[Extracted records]

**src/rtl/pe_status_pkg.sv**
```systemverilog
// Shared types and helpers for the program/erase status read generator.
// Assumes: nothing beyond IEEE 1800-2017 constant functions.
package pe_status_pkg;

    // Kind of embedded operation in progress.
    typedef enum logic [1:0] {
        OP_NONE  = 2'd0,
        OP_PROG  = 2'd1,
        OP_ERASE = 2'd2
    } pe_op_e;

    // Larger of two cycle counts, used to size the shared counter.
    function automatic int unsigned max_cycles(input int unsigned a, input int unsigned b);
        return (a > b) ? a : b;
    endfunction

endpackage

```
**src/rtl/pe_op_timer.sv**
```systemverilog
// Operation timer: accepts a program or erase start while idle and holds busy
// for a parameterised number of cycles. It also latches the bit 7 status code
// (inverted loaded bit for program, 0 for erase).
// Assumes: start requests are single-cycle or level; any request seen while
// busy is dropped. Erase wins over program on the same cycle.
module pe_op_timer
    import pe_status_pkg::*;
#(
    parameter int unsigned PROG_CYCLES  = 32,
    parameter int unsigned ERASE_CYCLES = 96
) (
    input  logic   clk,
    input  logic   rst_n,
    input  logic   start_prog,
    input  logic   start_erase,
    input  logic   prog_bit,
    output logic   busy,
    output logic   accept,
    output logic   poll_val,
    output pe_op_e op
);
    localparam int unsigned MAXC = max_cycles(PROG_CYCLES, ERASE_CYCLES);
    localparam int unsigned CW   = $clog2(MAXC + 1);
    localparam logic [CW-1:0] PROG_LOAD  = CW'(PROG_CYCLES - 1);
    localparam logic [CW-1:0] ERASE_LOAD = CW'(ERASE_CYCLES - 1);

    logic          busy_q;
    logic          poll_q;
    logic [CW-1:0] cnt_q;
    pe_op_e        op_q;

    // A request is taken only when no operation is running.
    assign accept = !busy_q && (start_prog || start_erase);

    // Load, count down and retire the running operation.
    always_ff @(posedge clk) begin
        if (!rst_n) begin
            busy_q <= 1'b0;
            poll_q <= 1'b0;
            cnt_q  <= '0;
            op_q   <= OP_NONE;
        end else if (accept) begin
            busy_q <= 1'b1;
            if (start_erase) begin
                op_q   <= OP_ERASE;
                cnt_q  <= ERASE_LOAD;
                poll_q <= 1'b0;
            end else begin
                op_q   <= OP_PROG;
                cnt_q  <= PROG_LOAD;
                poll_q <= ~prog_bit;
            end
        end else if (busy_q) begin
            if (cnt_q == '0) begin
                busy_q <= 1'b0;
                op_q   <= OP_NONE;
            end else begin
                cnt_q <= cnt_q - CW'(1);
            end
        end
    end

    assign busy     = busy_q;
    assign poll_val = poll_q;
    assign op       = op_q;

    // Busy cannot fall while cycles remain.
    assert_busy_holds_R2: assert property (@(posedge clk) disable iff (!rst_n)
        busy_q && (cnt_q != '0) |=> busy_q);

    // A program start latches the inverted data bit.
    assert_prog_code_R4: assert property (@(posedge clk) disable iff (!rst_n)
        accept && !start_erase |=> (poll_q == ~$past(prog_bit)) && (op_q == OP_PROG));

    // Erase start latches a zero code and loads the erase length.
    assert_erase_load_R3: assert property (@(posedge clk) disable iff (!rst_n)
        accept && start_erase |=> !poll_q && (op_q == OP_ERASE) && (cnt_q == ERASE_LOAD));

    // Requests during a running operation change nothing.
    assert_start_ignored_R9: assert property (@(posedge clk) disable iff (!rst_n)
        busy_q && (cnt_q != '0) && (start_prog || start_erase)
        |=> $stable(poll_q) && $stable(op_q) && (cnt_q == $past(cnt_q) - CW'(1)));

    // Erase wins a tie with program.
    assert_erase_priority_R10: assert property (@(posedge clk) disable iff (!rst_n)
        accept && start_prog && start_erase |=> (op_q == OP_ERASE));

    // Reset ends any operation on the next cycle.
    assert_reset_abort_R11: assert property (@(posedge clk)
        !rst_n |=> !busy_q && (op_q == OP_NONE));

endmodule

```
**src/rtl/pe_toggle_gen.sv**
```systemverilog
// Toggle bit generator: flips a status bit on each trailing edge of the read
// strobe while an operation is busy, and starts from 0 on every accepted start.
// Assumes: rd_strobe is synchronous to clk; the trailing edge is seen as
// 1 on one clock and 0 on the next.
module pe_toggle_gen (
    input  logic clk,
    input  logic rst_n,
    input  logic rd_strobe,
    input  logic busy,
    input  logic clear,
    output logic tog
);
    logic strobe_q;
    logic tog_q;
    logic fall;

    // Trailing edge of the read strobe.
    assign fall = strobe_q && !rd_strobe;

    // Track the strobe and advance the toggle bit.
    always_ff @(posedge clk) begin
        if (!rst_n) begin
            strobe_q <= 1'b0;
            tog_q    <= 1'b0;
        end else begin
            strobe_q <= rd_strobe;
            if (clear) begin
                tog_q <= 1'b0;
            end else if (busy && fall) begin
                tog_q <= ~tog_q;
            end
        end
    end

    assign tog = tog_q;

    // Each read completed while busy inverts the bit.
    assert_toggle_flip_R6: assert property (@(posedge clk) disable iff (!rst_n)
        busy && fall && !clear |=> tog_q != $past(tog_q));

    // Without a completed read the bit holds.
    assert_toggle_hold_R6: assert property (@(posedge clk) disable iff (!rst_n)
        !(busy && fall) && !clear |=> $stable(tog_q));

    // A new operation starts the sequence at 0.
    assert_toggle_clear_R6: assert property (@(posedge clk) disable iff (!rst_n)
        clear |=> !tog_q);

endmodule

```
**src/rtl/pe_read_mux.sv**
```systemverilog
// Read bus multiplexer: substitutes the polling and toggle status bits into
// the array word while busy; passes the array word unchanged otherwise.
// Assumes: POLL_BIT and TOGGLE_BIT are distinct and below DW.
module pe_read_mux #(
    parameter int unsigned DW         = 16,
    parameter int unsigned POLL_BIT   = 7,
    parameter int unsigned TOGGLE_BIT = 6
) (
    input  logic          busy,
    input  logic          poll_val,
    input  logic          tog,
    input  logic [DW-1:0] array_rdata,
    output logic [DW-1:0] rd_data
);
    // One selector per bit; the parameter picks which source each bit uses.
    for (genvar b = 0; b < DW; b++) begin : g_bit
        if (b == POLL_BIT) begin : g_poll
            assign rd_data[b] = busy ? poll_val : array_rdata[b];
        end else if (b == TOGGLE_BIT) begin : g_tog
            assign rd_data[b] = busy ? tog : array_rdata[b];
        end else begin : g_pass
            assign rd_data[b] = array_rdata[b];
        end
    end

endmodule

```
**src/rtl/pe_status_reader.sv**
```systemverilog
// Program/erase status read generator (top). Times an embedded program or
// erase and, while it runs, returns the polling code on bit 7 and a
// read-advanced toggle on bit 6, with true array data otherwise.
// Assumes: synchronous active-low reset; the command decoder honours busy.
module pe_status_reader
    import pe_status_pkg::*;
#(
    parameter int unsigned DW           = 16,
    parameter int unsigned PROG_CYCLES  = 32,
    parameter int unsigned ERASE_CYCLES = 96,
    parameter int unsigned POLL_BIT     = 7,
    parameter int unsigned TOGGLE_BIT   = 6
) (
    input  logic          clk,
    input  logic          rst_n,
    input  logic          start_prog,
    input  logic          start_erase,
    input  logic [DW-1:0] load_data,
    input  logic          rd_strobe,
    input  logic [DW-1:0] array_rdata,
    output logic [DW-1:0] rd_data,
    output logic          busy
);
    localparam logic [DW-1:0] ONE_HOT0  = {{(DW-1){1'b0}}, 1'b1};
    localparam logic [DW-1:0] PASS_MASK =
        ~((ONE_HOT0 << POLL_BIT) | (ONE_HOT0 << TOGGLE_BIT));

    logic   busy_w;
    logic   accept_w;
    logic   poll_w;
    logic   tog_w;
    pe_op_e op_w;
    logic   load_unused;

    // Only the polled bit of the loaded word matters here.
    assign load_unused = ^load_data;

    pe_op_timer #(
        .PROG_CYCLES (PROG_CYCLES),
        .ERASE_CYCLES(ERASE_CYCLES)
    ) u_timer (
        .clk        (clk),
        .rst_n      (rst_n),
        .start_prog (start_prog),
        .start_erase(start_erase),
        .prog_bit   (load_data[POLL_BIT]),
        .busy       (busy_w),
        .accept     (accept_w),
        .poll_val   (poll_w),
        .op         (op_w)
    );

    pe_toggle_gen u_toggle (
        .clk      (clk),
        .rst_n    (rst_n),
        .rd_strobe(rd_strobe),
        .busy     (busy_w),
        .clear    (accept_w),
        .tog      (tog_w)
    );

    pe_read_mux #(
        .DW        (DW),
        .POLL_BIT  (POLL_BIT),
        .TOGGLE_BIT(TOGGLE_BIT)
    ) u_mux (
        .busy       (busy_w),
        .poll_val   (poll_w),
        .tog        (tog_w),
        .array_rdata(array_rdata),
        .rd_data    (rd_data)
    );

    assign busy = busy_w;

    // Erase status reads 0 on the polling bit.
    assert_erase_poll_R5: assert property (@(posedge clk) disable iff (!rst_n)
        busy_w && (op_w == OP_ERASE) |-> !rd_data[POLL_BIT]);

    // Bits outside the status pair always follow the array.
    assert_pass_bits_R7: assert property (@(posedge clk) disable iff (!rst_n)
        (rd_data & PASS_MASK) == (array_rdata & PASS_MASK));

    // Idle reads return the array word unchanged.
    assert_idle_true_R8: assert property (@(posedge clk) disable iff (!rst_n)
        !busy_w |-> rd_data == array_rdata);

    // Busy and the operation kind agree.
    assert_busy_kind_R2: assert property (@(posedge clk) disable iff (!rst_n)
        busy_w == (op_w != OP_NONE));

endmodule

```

(Goal of the exercise) Each line in the records above with "running" must be returned.

(Completed exercise)
    // A request is taken only when no operation is running.
    // Load, count down and retire the running operation.
    // Requests during a running operation change nothing.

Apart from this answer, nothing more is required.